Dynamic Customer Embeddings for Financial Service Applications

As financial services (FS) companies have experienced drastic technology driven changes, the availability of new data streams provides the opportunity for more comprehensive customer understanding. We propose Dynamic Customer Embeddings (DCE), a framework that leverages customers' digital activity and a wide range of financial context to learn dense representations of customers in the FS industry. Our method examines customer actions and pageviews within a mobile or web digital session, the sequencing of the sessions themselves, and snapshots of common financial features across our organization at the time of login. We test our customer embeddings using real world data in three prediction problems: 1) the intent of a customer in their next digital session, 2) the probability of a customer calling the call centers after a session, and 3) the probability of a digital session to be fraudulent. DCE showed performance lift in all three downstream problems.

Latent-CF: A Simple Baseline for Reverse Counterfactual Explanations

In the environment of fair lending laws and the General Data Protection Regulation (GDPR), the ability to explain a model's prediction is of paramount importance. High quality explanations are the first step in assessing fairness. Counterfactuals are valuable tools for explainability. They provide actionable, comprehensible explanations for the individual who is subject to decisions made from the prediction. It is important to find a baseline for producing them. We propose a simple method for generating counterfactuals by using gradient descent to search in the latent space of an autoencoder and benchmark our method against approaches that search for counterfactuals in feature space. Additionally, we implement metrics to concretely evaluate the quality of the counterfactuals. We show that latent space counterfactual generation strikes a balance between the speed of basic feature gradient descent methods and the sparseness and authenticity of counterfactuals generated by more complex feature space oriented techniques.

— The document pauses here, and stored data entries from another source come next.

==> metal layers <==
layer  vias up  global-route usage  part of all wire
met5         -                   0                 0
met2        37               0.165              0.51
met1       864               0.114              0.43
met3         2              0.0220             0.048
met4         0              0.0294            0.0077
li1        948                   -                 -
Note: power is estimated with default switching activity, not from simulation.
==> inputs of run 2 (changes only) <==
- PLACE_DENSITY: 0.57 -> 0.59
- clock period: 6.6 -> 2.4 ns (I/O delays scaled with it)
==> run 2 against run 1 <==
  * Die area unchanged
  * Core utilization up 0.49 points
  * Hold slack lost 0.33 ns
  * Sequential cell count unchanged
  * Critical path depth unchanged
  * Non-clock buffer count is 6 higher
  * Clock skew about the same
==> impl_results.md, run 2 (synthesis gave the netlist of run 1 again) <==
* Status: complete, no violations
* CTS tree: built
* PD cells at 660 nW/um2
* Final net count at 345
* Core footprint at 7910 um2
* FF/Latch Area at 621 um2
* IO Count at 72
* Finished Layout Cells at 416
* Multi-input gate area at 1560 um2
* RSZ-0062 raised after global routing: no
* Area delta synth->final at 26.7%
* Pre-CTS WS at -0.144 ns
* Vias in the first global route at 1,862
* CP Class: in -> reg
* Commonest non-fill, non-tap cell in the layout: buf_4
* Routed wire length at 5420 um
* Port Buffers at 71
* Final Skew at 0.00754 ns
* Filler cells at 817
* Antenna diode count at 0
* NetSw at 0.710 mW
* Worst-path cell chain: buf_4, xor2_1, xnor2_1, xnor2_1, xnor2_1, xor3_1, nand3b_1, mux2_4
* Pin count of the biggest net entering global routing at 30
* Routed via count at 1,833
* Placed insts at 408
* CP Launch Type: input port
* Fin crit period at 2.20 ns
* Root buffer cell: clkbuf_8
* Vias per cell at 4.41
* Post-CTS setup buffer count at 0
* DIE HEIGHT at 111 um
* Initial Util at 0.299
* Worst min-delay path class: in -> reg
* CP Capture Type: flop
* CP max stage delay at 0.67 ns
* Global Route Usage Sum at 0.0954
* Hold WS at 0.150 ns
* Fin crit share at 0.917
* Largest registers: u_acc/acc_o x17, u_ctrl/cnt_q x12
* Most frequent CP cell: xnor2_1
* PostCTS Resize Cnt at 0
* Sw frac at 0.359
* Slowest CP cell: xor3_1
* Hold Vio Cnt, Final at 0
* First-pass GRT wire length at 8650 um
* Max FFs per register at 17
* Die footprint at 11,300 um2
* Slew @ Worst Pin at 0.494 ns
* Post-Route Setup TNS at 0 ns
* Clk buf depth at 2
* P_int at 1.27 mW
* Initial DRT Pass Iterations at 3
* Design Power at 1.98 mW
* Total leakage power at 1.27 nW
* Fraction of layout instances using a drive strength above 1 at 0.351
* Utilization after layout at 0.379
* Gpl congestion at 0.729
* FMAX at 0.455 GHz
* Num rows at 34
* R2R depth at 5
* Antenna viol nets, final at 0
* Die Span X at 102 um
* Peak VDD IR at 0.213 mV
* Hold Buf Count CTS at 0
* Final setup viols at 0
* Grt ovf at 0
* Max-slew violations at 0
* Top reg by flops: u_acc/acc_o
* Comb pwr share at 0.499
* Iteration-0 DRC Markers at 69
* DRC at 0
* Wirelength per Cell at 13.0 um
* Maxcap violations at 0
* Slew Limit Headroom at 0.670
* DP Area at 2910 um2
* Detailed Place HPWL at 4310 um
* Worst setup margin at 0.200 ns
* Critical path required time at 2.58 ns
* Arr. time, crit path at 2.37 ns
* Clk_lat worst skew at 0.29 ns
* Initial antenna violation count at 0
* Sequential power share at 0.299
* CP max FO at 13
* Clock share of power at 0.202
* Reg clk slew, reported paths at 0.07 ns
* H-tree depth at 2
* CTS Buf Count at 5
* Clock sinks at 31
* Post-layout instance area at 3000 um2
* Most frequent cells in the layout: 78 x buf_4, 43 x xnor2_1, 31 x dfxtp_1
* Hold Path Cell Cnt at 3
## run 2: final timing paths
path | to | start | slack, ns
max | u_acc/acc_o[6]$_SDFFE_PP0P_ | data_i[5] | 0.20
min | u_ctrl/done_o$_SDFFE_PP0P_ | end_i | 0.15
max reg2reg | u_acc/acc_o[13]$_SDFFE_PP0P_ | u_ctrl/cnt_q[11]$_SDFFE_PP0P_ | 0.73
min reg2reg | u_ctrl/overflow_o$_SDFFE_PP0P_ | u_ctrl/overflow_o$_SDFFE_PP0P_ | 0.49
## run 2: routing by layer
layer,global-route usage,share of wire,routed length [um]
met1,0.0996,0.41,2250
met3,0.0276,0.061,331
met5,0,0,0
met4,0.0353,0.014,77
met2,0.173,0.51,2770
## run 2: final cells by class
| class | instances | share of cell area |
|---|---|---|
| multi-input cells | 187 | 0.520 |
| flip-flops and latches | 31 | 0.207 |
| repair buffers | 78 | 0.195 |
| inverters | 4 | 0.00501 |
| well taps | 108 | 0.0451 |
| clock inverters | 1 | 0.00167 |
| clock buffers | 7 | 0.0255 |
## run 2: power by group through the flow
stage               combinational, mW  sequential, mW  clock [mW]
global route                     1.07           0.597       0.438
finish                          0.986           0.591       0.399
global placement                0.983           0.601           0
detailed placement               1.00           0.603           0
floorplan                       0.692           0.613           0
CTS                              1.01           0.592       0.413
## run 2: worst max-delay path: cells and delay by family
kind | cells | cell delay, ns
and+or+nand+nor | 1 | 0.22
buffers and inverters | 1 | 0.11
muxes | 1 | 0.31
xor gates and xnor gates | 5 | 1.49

Visual Natural Language Query Auto-Completion for Estimating Instance Probabilities

We present a new task of query auto-completion for estimating instance probabilities. We complete a user query prefix conditioned upon an image. Given the complete query, we fine tune a BERT embedding for estimating probabilities of a broad set of instances. The resulting instance probabilities are used for selection while being agnostic to the segmentation or attention mechanism. Our results demonstrate that auto-completion using both language and vision performs better than using only language, and that fine tuning a BERT embedding allows to efficiently rank instances in the image. In the spirit of reproducible research we make our data, models, and code available.